Aujourd'hui, Journée mondiale de la santé, l’OMS a choisi d’offrir un coup de projecteur à la dépression, maladie négligée qui relève encore du tabou social. « Le fait d’en parler, de demander de l’aide, c’est déjà un premier pas vers la guérison », a déclaré le Pr Jean-Luc Roelandt, psychiatre et directeur du Centre collaborateur de l’OMS pour la recherche et la formation en santé mentale en France, lors d’une conférence organisée ce vendredi à Paris au Conseil économique social et environnemental (CESE).

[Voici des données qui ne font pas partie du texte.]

`src/rtl/pcisi_defs.svh`:
```
// Constants for the bus signal interface: command codes, widths, clock rates, memory size
`ifndef PCISI_DEFS_SVH
`define PCISI_DEFS_SVH
`define PCISI_AD_W        32
`define PCISI_CBE_W       4
`define PCISI_CMD_INTACK  4'h0
`define PCISI_CMD_SPECIAL 4'h1
`define PCISI_CMD_MEMRD   4'h6
`define PCISI_CMD_MEMWR   4'h7
`define PCISI_CMD_CFGRD   4'ha
`define PCISI_CMD_CFGWR   4'hb
`define PCISI_CMD_MEMRDM  4'hc
`define PCISI_CMD_DAC     4'hd
`define PCISI_CMD_MEMRDL  4'he
`define PCISI_CMD_MEMWI   4'hf
`define PCISI_CLK_MHZ     25
`define PCISI_MAX_MHZ     66
`define PCISI_MEM_WORDS   16
`endif

```
`src/rtl/pcisi_pkg.sv`:
```
// Types shared by the bus signal interface
package pcisi_pkg;
  // Decoded command classes
  typedef enum logic [2:0] {
    PCISI_K_NONE, PCISI_K_MEMRD, PCISI_K_MEMWR, PCISI_K_CFGRD, PCISI_K_CFGWR
  } pcisi_kind_e;
  // Transaction phase machine
  typedef enum logic [2:0] {
    PCISI_S_IDLE, PCISI_S_DAC, PCISI_S_DATA, PCISI_S_SKIP, PCISI_S_TURN
  } pcisi_state_e;
endpackage : pcisi_pkg

```
`src/rtl/pcisi_mem.sv`:
```
// Small byte-writable word memory with registered read data
`timescale 1ns/100ps
`default_nettype none
module pcisi_mem #(
  parameter int AW = 4,
  parameter int DW = 32
) (
  input  wire logic          i_mclk,
  input  wire logic          i_we,
  input  wire logic [DW/8-1:0] i_be,
  input  wire logic [AW-1:0] i_addr,
  input  wire logic [DW-1:0] i_wdata,
  output logic      [DW-1:0] o_rdata
);
  // Refuse widths that do not split into whole byte lanes
  if (DW < 8 || (DW % 8) != 0 || AW < 1) begin : g_bad_width
    $error("data width must be whole bytes, address at least one bit");
  end

  // One storage array per byte lane, so each lane has a single writer
  for (genvar b = 0; b < DW/8; b++) begin : g_lane
    logic [7:0] lane_mem [0:(1<<AW)-1]; // Bytes of this lane

    // Lane write where its enable is set
    always_ff @(posedge i_mclk) begin
      if (i_we && i_be[b]) begin
        lane_mem[i_addr] <= i_wdata[b*8 +: 8];
      end
    end

    // Registered read of this lane
    always_ff @(posedge i_mclk) begin
      o_rdata[b*8 +: 8] <= lane_mem[i_addr];
    end
  end
endmodule : pcisi_mem
`default_nettype wire

```
`src/rtl/pcisi_parity.sv`:
```
// Even parity generator over address/data and command/byte-enable lines
`timescale 1ns/100ps
`default_nettype none
module pcisi_parity (
  input  wire logic        i_mclk,
  input  wire logic        i_rst_n,
  input  wire logic [31:0] i_ad,
  input  wire logic [3:0]  i_cbe_n,
  output logic             o_par
);
  // One clock behind the lines it covers
  always_ff @(posedge i_mclk or negedge i_rst_n) begin
    if (!i_rst_n) begin
      o_par <= 1'b0;
    end else begin
      o_par <= ^{i_ad, i_cbe_n}; // [RL13]
    end
  end
endmodule : pcisi_parity
`default_nettype wire

```
`src/rtl/pcisi_target.sv`:
```
// Bus target: address/data and command decode onto a small word memory
//
// Function
// [RL1] One address phase, then one or more data phases
// [RL2] Shared 32-bit bus, low byte on lines 7:0
// [RL3] All bus signals sampled on rising clock
// [RL4] Works with bus clock up to 66 MHz
// [RL5] Bus reset returns every function to reset (input sample stages reset on board reset only, memory keeps its contents)
// [RL6] Command in address phase, byte enables in data
// [RL7] 0000 interrupt acknowledge, 0001 special cycle
// [RL8] 0110 memory read, 0111 memory write
// [RL9] 1010 configuration read, 1011 configuration write
// [RL10] 1100 read multiple, 1110 read line
// [RL11] 1101 dual address cycle, two address phases
// [RL12] 1111 memory write and invalidate
// [RL13] Even parity over bus, one clock later
// [RL14] Host selects device for configuration cycles
// [RL15] Unsupported commands are not claimed
`timescale 1ns/100ps
`default_nettype none
`include "pcisi_defs.svh"
module pcisi_target
  import pcisi_pkg::*;
#(
  parameter int MEM_WORDS = `PCISI_MEM_WORDS,
  parameter int CLK_MHZ   = `PCISI_CLK_MHZ
) (
  input  wire logic        i_mclk,
  input  wire logic        i_rst_n,
  input  wire logic        i_bus_reset_n,
  input  wire logic [31:0] i_ad,
  input  wire logic [3:0]  i_cbe_n,
  input  wire logic        i_frame_n,
  input  wire logic        i_irdy_n,
  input  wire logic        i_idsel,
  output logic      [31:0] o_ad,
  output logic             o_ad_oe_n,
  output logic             o_par,
  output logic             o_par_oe_n,
  output logic             o_devsel_n,
  output logic             o_trdy_n,
  output logic             o_tgt_oe_n,
  output logic             o_busy
);
  localparam int AW = $clog2(MEM_WORDS);

  // ****************************************
  // Elaboration checks
  // ****************************************
  if (CLK_MHZ > `PCISI_MAX_MHZ) begin : g_bad_clk
    $error("clock above supported bus rate"); // [RL4]
  end
  if (MEM_WORDS < 2 || (1 << AW) != MEM_WORDS) begin : g_bad_mem
    $error("memory words must be a power of two, at least two");
  end

  // ****************************************
  // Reset release and input synchronisers
  // ****************************************
  logic [1:0]  rst_sync;      // Reset release chain
  logic        rst_n;         // Released reset
  logic [1:0]  bres_sync;     // Bus reset chain
  logic [31:0] ad_s1, ad_s;   // Address/data stages
  logic [3:0]  cbe_s1, cbe_s; // Command/byte-enable stages
  logic [2:0]  ctl_s1, ctl_s; // Frame, ready, select stages

  // Reset combines board reset and bus reset
  always_ff @(posedge i_mclk or negedge i_rst_n) begin
    if (!i_rst_n) begin
      rst_sync <= 2'h0;
    end else begin
      rst_sync <= {rst_sync[0], bres_sync[1]}; // [RL5]
    end
  end
  assign rst_n = rst_sync[1];

  // Bus reset passes two flops
  always_ff @(posedge i_mclk or negedge i_rst_n) begin
    if (!i_rst_n) begin
      bres_sync <= 2'h0;
    end else begin
      bres_sync <= {bres_sync[0], i_bus_reset_n};
    end
  end

  // Bus lines sampled on rising edge, two stages
  always_ff @(posedge i_mclk or negedge i_rst_n) begin
    if (!i_rst_n) begin
      ad_s1  <= 32'h0;
      ad_s   <= 32'h0;
      cbe_s1 <= 4'hf;
      cbe_s  <= 4'hf;
      ctl_s1 <= 3'h3;
      ctl_s  <= 3'h3;
    end else begin
      ad_s1  <= i_ad; // [RL3]
      ad_s   <= ad_s1;
      cbe_s1 <= i_cbe_n;
      cbe_s  <= cbe_s1;
      ctl_s1 <= {i_idsel, i_irdy_n, i_frame_n};
      ctl_s  <= ctl_s1;
    end
  end

  // Named views of the synchronised control lines
  logic frame_n;   // Frame low while transaction lasts
  logic irdy_n;    // Initiator ready
  logic idsel;     // Configuration select
  logic frame_q;   // Frame seen previous cycle
  assign frame_n = ctl_s[0];
  assign irdy_n  = ctl_s[1];
  assign idsel   = ctl_s[2];

  // ****************************************
  // Command decode
  // ****************************************
  pcisi_kind_e kind; // Class of command on the bus
  logic        dac;  // Dual address cycle pending

  // Map command code to a class, unclaimed codes give none
  always_comb begin
    kind = PCISI_K_NONE;
    dac  = 1'b0;
    unique case (cbe_s) // [RL6]
      `PCISI_CMD_INTACK, `PCISI_CMD_SPECIAL: kind = PCISI_K_NONE; // [RL7]
      `PCISI_CMD_MEMRD, `PCISI_CMD_MEMRDM, `PCISI_CMD_MEMRDL: begin
        kind = PCISI_K_MEMRD; // [RL8] [RL10]
      end
      `PCISI_CMD_MEMWR, `PCISI_CMD_MEMWI: begin
        kind = PCISI_K_MEMWR; // [RL8] [RL12]
      end
      `PCISI_CMD_CFGRD: kind = idsel ? PCISI_K_CFGRD : PCISI_K_NONE; // [RL9] [RL14]
      `PCISI_CMD_CFGWR: kind = idsel ? PCISI_K_CFGWR : PCISI_K_NONE; // [RL9] [RL14]
      `PCISI_CMD_DAC: dac = 1'b1; // [RL11]
      default: kind = PCISI_K_NONE; // [RL15]
    endcase
  end

  // ****************************************
  // Phase machine
  // ****************************************
  pcisi_state_e state;   // Current phase
  pcisi_kind_e  cur;     // Claimed command class
  logic [AW-1:0] addr;   // Word address of current data phase
  logic          rd;     // Claimed transaction is a read
  logic          start;  // Address phase: frame falls

  // Frame history for edge detection
  always_ff @(posedge i_mclk or negedge rst_n) begin
    if (!rst_n) begin
      frame_q <= 1'b1;
    end else begin
      frame_q <= frame_n;
    end
  end
  assign start = frame_q && !frame_n; // [RL1]

  // State, class and address tracking
  always_ff @(posedge i_mclk or negedge rst_n) begin
    if (!rst_n) begin
      state <= PCISI_S_IDLE;
      cur   <= PCISI_K_NONE;
      addr  <= '0;
    end else begin
      unique case (state)
        PCISI_S_IDLE: begin
          if (start && dac) begin
            state <= PCISI_S_DAC; // [RL11]
          end else if (start && kind != PCISI_K_NONE) begin
            state <= PCISI_S_DATA; // [RL1]
            cur   <= kind;
            addr  <= ad_s[AW+1:2]; // [RL2]
          end else if (start) begin
            state <= PCISI_S_SKIP; // [RL15]
          end
        end
        PCISI_S_DAC: begin
          // Second address phase is above 4 GiB: never ours
          state <= PCISI_S_SKIP; // [RL11]
        end
        PCISI_S_DATA: begin
          if (!irdy_n) begin
            addr <= addr + 1'b1; // Burst advance
            if (frame_n) begin
              state <= PCISI_S_TURN; // Last data phase
            end
          end
        end
        PCISI_S_SKIP: begin
          if (frame_n && !irdy_n) begin
            state <= PCISI_S_IDLE;
          end else if (frame_n && irdy_n) begin
            state <= PCISI_S_IDLE;
          end
        end
        PCISI_S_TURN: begin
          state <= PCISI_S_IDLE; // Turnaround cycle
          cur   <= PCISI_K_NONE;
        end
        // Unused state codes fall back to idle
        default: begin
          state <= PCISI_S_IDLE;
          cur   <= PCISI_K_NONE;
        end
      endcase
    end
  end
  assign rd = (cur == PCISI_K_MEMRD) || (cur == PCISI_K_CFGRD);

  // ****************************************
  // Storage
  // ****************************************
  logic        mem_we;    // Write strobe for a data phase
  logic [31:0] mem_rdata; // Registered read word
  assign mem_we = (state == PCISI_S_DATA) && !rd && !irdy_n;

  pcisi_mem #(
    .AW (AW),
    .DW (32)
  ) u_mem (
    .i_mclk  (i_mclk),
    .i_we    (mem_we),
    .i_be    (~cbe_s), // [RL6]
    .i_addr  (addr),
    .i_wdata (ad_s),
    .o_rdata (mem_rdata)
  );

  // ****************************************
  // Outputs
  // ****************************************
  logic claimed; // Device owns current transaction
  assign claimed = (state == PCISI_S_DATA);

  // Target control and read data drive
  always_ff @(posedge i_mclk or negedge rst_n) begin
    if (!rst_n) begin
      o_ad       <= 32'h0;
      o_ad_oe_n  <= 1'b1;
      o_devsel_n <= 1'b1;
      o_trdy_n   <= 1'b1;
      o_tgt_oe_n <= 1'b1;
      o_busy     <= 1'b0;
    end else begin
      o_ad       <= mem_rdata; // [RL2]
      o_ad_oe_n  <= !(claimed && rd);
      o_devsel_n <= !claimed;
      o_trdy_n   <= !claimed;
      o_tgt_oe_n <= !(claimed || state == PCISI_S_TURN);
      o_busy     <= (state != PCISI_S_IDLE);
    end
  end

  // Parity drive enable follows read data by one clock
  always_ff @(posedge i_mclk or negedge rst_n) begin
    if (!rst_n) begin
      o_par_oe_n <= 1'b1;
    end else begin
      o_par_oe_n <= o_ad_oe_n; // [RL13]
    end
  end

  // Parity over driven data and the sampled byte enables
  pcisi_parity u_par (
    .i_mclk  (i_mclk),
    .i_rst_n (rst_n),
    .i_ad    (o_ad),
    .i_cbe_n (cbe_s),
    .o_par   (o_par)
  );
endmodule : pcisi_target
`default_nettype wire

```
`config.mk`:
```
export PLATFORM = sky130hd
export DESIGN_NAME = pcisi_target
export DESIGN_NICKNAME = d
export VERILOG_FILES = /design/src/rtl/pcisi_pkg.sv /design/src/rtl/pcisi_mem.sv /design/src/rtl/pcisi_parity.sv /design/src/rtl/pcisi_target.sv
export VERILOG_INCLUDE_DIRS = /design/src /design/src/rtl
export SDC_FILE = /design/constraint.sdc
export NUM_CORES = 1
export LEC_CHECK = 0
export ABC_AREA = 1
export BUFFER_PORTS_ARGS = -buffer_cell sky130_fd_sc_hd__buf_4
export CAP_MARGIN = 20
export CELL_PAD_IN_SITES_DETAIL_PLACEMENT = 0
export CELL_PAD_IN_SITES_GLOBAL_PLACEMENT = 1
export CORE_MARGIN = 1
export CORE_UTILIZATION = 55
export CTS_CLUSTER_DIAMETER = 120
export DETAILED_ROUTE_END_ITERATION = 7
export GPL_ROUTABILITY_DRIVEN = 1
export GPL_TIMING_DRIVEN = 0
export PLACE_DENSITY_LB_ADDON = 0.2
export SYNTH_ARGS = -nofsm -noshare
export SYNTH_HDL_FRONTEND = slang
export SYNTH_SLANG_ARGS = --single-unit
```
`constraint.sdc`:
```
create_clock -name i_mclk -period 3.4 [get_ports i_mclk]
set_input_delay 0.17 -clock i_mclk [delete_from_list [all_inputs] [get_ports i_mclk]]
set_output_delay 0.17 -clock i_mclk [all_outputs]
set_load 0.02 [all_outputs]
```
Word-level counts from Yosys, hierarchy flattened
Memory sizes are Yosys's and may differ from the RTL's. A register that Yosys moved wholly into a read port is not among the register bits.
Index checks and enable logic that the tools add are counted.
- register bits: 131
- RAM bits: 512
- input port bits: 42
- output and inout bits: 39
- logic and storage cells: 104
- memories kept: 4
- memories (memory ; depth ; bits a word ; read ports ; clocked after Yosys merged registers in ; wr ports ; line ; RTL):
    u_mem.g_lane[0].lane_mem ; 16 ; 8 ; 1 ; 1 ; 1 ; pcisi_mem.sv:22 ; logic [7:0] lane_mem [0:(1<<AW)-1];
    u_mem.g_lane[1].lane_mem ; 16 ; 8 ; 1 ; 1 ; 1 ; pcisi_mem.sv:22 ;
    u_mem.g_lane[2].lane_mem ; 16 ; 8 ; 1 ; 1 ; 1 ; pcisi_mem.sv:22 ;
    u_mem.g_lane[3].lane_mem ; 16 ; 8 ; 1 ; 1 ; 1 ; pcisi_mem.sv:22 ;
- $add $sub $neg: 1
- eq/ne operators: 20
- multiplexer cells: 27
- bitwise operators: 2
- reductions and logical operators: 31
- operators by type and width (kind ; count):
    $reduce_xor 36->1 ; 1
    $mux 3 ; 10
    $eq 4x4->1 const B ; 6
    $pmux 3 s4 ; 2
    $logic_and 1x1->1 ; 12
    $mux 4 ; 3
    $eq 3x2->1 const B ; 3
    $mux 1 ; 9
    $eq 4x3->1 const B ; 2
    $ne 2x2->1 const B ; 4
    $pmux 4 s2 ; 1
    $reduce_and 4->1 ; 2
    $eq 3x1->1 const B ; 2
    $logic_not 1->1 ; 6
    $pmux 3 s2 ; 1
    $reduce_bool 3->1 ; 2
    $reduce_or 3->1 ; 2
    $add 4x1->4 const B ; 1
    $ne 4x4->1 const B ; 1
    $not 4->4 ; 1
    $eq 3x3->1 const B ; 1
    $logic_not 3->1 ; 1
    $ne 3x3->1 const B ; 1
    $reduce_and 3->1 ; 1
    5 further kinds ; 6

Logic depth before layout (Yosys ltp)
- word-level depth: 8
- mapped depth: 13
- gate-level depth less buffers: 13

By module
From an unflattened synthesis, not the netlist that was laid out.
- cells, all modules: 2563
- area total of the unflattened synthesis: 26893.3 um2
- by module, submodules not included (module ; instances ; cells an instance ; area an instance (um2) ; sequential area each (um2)):
    pcisi_mem ; 1 ; 2184 ; 22397.7 ; 16015.4
    pcisi_target ; 1 ; 208 ; 3706.1 ; 3249.4
    pcisi_parity ; 1 ; 171 ; 789.5 ; 25.0

Least setup slack after synthesis
OpenSTA, ideal clock, no wires.
- path type: reg2reg
- from: register addr[0]
- to: memory u_mem.g_lane[1].lane_mem[0][0], enable pin
- setup time: 0.370 ns
- arrival time: 1.804 ns
- required time: 3.030 ns
- path slack: 1.226 ns
- stages on the path, launching flop included: 9
- path buffers: 4
- clock period less this slack: 2.174 ns
- cell sequence: dfrtp_1 -> buf_2 -> buf_4 -> inv_2 -> buf_4 -> buf_2 -> ha_1 -> nand2_1 -> nor2_1
- RTL lines (item ; line ; RTL):
    start: declaration ; pcisi_target.sv:144 ; logic [AW-1:0] addr;
    start signal: assignment ; pcisi_target.sv:172 ; addr <= ad_s[AW+1:2];
    start signal: assignment ; pcisi_target.sv:183 ; addr <= addr + 1'b1;
    end: declaration ; pcisi_mem.sv:22 ;
No word-level cell before the write port.

Final worst setup path
- from: register addr[1]
- to: memory u_mem.g_lane[2].lane_mem[4][2], enable pin
- RTL lines (item ; line):
    end: declaration ; pcisi_mem.sv:22
No word-level cell before the write port.

==> impl_metrics.env <==
export IMPL_grt_antenna_before_repair=3
export IMPL_port_buffers=80
export IMPL_synthTopCellsByCount="edfxtp_1, nor2_1, nand2_1"
export IMPL_cts_root_buf="clkbuf_16"
export IMPL_cts_setup_buffers=0
export IMPL_numCtsBuffers=69
export IMPL_ys_ff_latch=674
export IMPL_numClockSinks=674
export IMPL_synth_flop_cell="edfxtp_1"
export IMPL_hold_worst_slack_ns=0.04237
export IMPL_status="completed"
export IMPL_crit_fanout=11
export IMPL_syn_area_per_cell_um2=12.78
export IMPL_totalWireLength_mm=68.21
export IMPL_period_needed_ns=3.399
export IMPL_viasPerCell=5.902
export IMPL_grt_remaining_overflow=0
export IMPL_clock_fmax_mhz=294.2
export IMPL_yosysTopAreaCellShare_pct=61.18
export IMPL_synthArstFlopShare_pct=19.29
export IMPL_r2r_start="addr[1]$_DFFE_PN0P_"
export IMPL_worst_slack_ns=0.0005711
export IMPL_r2r_end="u_mem.g_lane[2].lane_mem[4][2]$_DFFE_PP_"
export IMPL_fin_cells=2815
export IMPL_ant_nets=0
export IMPL_synth_top_area_cell="edfxtp_1"
export IMPL_syn_cell_area_um2=25130
export IMPL_holdCritPathClass="input port to async pin"
export IMPL_startpoint="addr[1]$_DFFE_PN0P_"
export IMPL_synth_cell_types=29
export IMPL_final_core_util_pct=65.67
export IMPL_rsz0062_at_grt="no"
export IMPL_drive_gt1_share_pct=11.57
export IMPL_design_core_area_um2=44610
export IMPL_critPathCaptureType="register"
export IMPL_gp_congestion=0.8915
export IMPL_drtIter0Drc=2064
export IMPL_grt_pass1_vias=16290
export IMPL_synth_edf_count=512
export IMPL_place_hpwl_mm=44.10
export IMPL_ys_seq_area_share_pct=76.76
export IMPL_pre_cts_ws_ns=-0.2680
export IMPL_yosysMostFrequentCell="edfxtp_1"
export IMPL_nFillCells=3274
export IMPL_start_kind="register"
export IMPL_leakage_nw=10.54
export IMPL_syn_num_nets=2019
export IMPL_syn2layout_area_growth_pct=16.57
export IMPL_drv_cap=0
export IMPL_fin_crit_sh_pct=99.98
export IMPL_required_ns=3.63
export IMPL_clkLatencyLatePin_ns=0.61
export IMPL_track_usage_pct=30.04
export IMPL_cts_max_level=3
export IMPL_pin_count=81
export IMPL_synth_area_top_cells="edfxtp_1, dfrtp_1, o21ai_0, nor2_1, nand2_1"
export IMPL_finalNetCount=2220
export IMPL_slew_violations=0
export IMPL_r2r_cells=6
export IMPL_start_util_pct=56.34
export IMPL_place_inst=2642
export IMPL_dr_pass1_iters=8
export IMPL_worstMarginPinSlew_ns=1.215
export IMPL_die_h_um=215.8
export IMPL_grt_max_degree=57
export IMPL_die_x_um=215.8
export IMPL_detail_route_wl_per_cell_um=24.23
export IMPL_rows=77
export IMPL_vias=16610
export IMPL_cts_tree="yes"
export IMPL_drc_errors=0
export IMPL_clk_pin_slew_ns=0.06
export IMPL_setup_violations=0
export IMPL_peakVddDrop_mv=0.4611
export IMPL_p_per_area_nw_per_um2=866.2
export IMPL_netlist_instances=1966
export IMPL_max_slew_margin_pct=18.69
export IMPL_crit_arrival_ns=3.63
export IMPL_fin_skew_ns=0.01580
export IMPL_grt_pass1_wl_mm=100.3
export IMPL_dieArea_um2=46550
export IMPL_clk_path_buf_depth=3
export IMPL_finalHoldViolations=0
export IMPL_rrSetupSlack_ns=0.0006
export IMPL_yosysWarningCount=0
export IMPL_path_class="register to register"
## power breakdown
group,internal [mW],total [mW],switching (mW)
Sequential,9.52,9.94,0.425
Clock,4.35,7.41,3.06
Combinational,2.20,8.02,5.82
## final cells by class
| type | instances | area (um^2) | area share [%] |
|---|---|---|---|
| Antenna cell | 2 | 5.005 | 0.01709 |
| Buffer | 104 | 455.4 | 1.555 |
| Clock buffer | 98 | 1971 | 6.728 |
| Clock inverter | 27 | 246.5 | 0.8415 |
| Inverter | 54 | 202.7 | 0.6920 |
| Multi-Input combinational cell | 1134 | 5243 | 17.90 |
| Sequential cell | 674 | 19290 | 65.86 |
| Tap cell | 592 | 740.7 | 2.529 |
| Timing Repair Buffer | 130 | 1137 | 3.883 |
## per-layer routing
| layer | wire length [um] | GRT usage, % | up-vias | share of wire (%) |
|---|---|---|---|---|
| met3 | 6980 | 6.808 | 185 | 10 |
| met4 | 2446 | 11.44 | 0 | 3.6 |
| li1 | - | - | 7382 | - |
| met1 | 26530 | 40.37 | 8092 | 39 |
| met2 | 32250 | 48.04 | 954 | 47 |
| met5 | 0 | 0 | - | 0 |
## how the worst max path moves through the flow
stage / slack (ns) / end / cells past startpoint
finish: 0.0006 / u_mem.g_lane[2].lane_mem[4][2]$_DFFE_PP_ / 6
global route: 0.008 / u_mem.g_lane[2].lane_mem[10][5]$_DFFE_PP_ / 8
CTS: -0.12 / u_mem.g_lane[3].lane_mem[8][2]$_DFFE_PP_ / 6
detailed placement: -0.27 / u_mem.g_lane[1].lane_mem[0][4]$_DFFE_PP_ / 6
global placement: -0.31 / u_mem.g_lane[3].lane_mem[0][1]$_DFFE_PP_ / 6
floorplan: 1.23 / u_mem.g_lane[1].lane_mem[0][0]$_DFFE_PP_ / 8
## registers in the layout, indices dropped and copies added (netlist names)
signal and flops:
o_ad_oe_n 1, bres_sync 2, o_ad 32, u_mem.g_lane.lane_mem 512
ad_s 32, o_tgt_oe_n 1, u_par.o_par 1, u_mem.o_rdata 32
ad_s1 32, cbe_s1 4, state 3, addr 4
cur 2, ctl_s1 3, o_busy 1, o_trdy_n 1
o_par_oe_n 1, cbe_s 4, frame_q 1, ctl_s 3
rst_sync 2
## kinds of logic after synthesis
family	Yosys count	share of synthesized area, %
AOI/OAI and AO/OA	398	8.634
xor gates and xnor gates	5	0.1743
adders and majority gates	11	0.5477
buffers and inverters	158	2.614
DFF	674	76.76
and+or+nand+nor	720	11.27
## worst max-delay path: stages (launching register included)
cell and delay (ns):
dfrtp_1 0.50, inv_1 0.14, clkbuf_1 0.59, clkbuf_2 0.45, ha_1 0.36, nand2_1 0.31
nor2_2 0.66
## stage by stage
stage	total power [mW]	area (um^2)	setup TNS, ns
4_1_cts	25.25	29220	-2.007
5_1_grt	26.45	29290	0
3_3_place_gp	17.68	26470	-18.36
2_1_floorplan	14.56	25130	0
3_5_place_dp	17.89	26540	-18.91
6_report	25.37	29290	0
## layout by cell type, fill, tap and decap left out, types with 4 or more instances in the layout
cell type and count:
buf_2 18, o21ai_0 263, inv_1 51, dlygate4sd3_1 41
bufinv_16 4, clkbuf_16 73, clkbuf_8 5, nor2_2 24
dfrtp_1 112, ha_1 11, clkinv_1 11, buf_6 10
nand3_1 18, dfxtp_1 32, nor2_1 311, nand2_1 328
clkinv_4 4, edfxtp_1 512, buf_4 85, o22ai_1 128
dfstp_2 17, clkinv_2 5, nand4_1 32, clkbuf_1 94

Le Pr Roelandt est revenu sur la campagne de l’OMS « Dépression : parlons-en » qui cible principalement trois groupes de population « touchés de manière disproportionnée », à savoir les adolescents et jeunes adultes, les femmes en âge de procréer après l’accouchement, ainsi que les personnes âgées de plus de 60 ans. Plus de 300 millions de personnes souffrent de dépression dans le monde. En forte progression (+18 % entre 2005 et 2015), cette pathologie va constituer la première cause d’incapacité à l’échelle planétaire d’ici à 2030.
Tout le monde concerné
« Nous souhaitons ouvrir un espace d’interpellation en direction des pouvoirs publics sur cette maladie qui devient de plus en plus massive et pour laquelle les actions en termes de prévention ne sont pas développées », indique Aminata Koné, présidente de la section des Affaires sociales et de la santé du CESE.
Présidente de l’association France dépression, Nathalie Manoury insiste de son côté sur l’importance de lutter contre les idées reçues autour de cette pathologie. « Pour le public, la dépression n’est pas une maladie, c’est juste une faiblesse, une fragilité. Il faut commencer par changer les regards pour agir sur la problématique de retard de prise en charge des malades », souligne-t-elle. « La dépression touche tout le monde », insiste le Pr Philippe Fossati, psychiatre et chef d’équipe à l’Institut du cerveau et de la moelle épinière (ICM). Mais « il y a plein de combinaisons et de variétés de présentation clinique possibles, ce qui rend le diagnostic difficile », ajoute-t-il.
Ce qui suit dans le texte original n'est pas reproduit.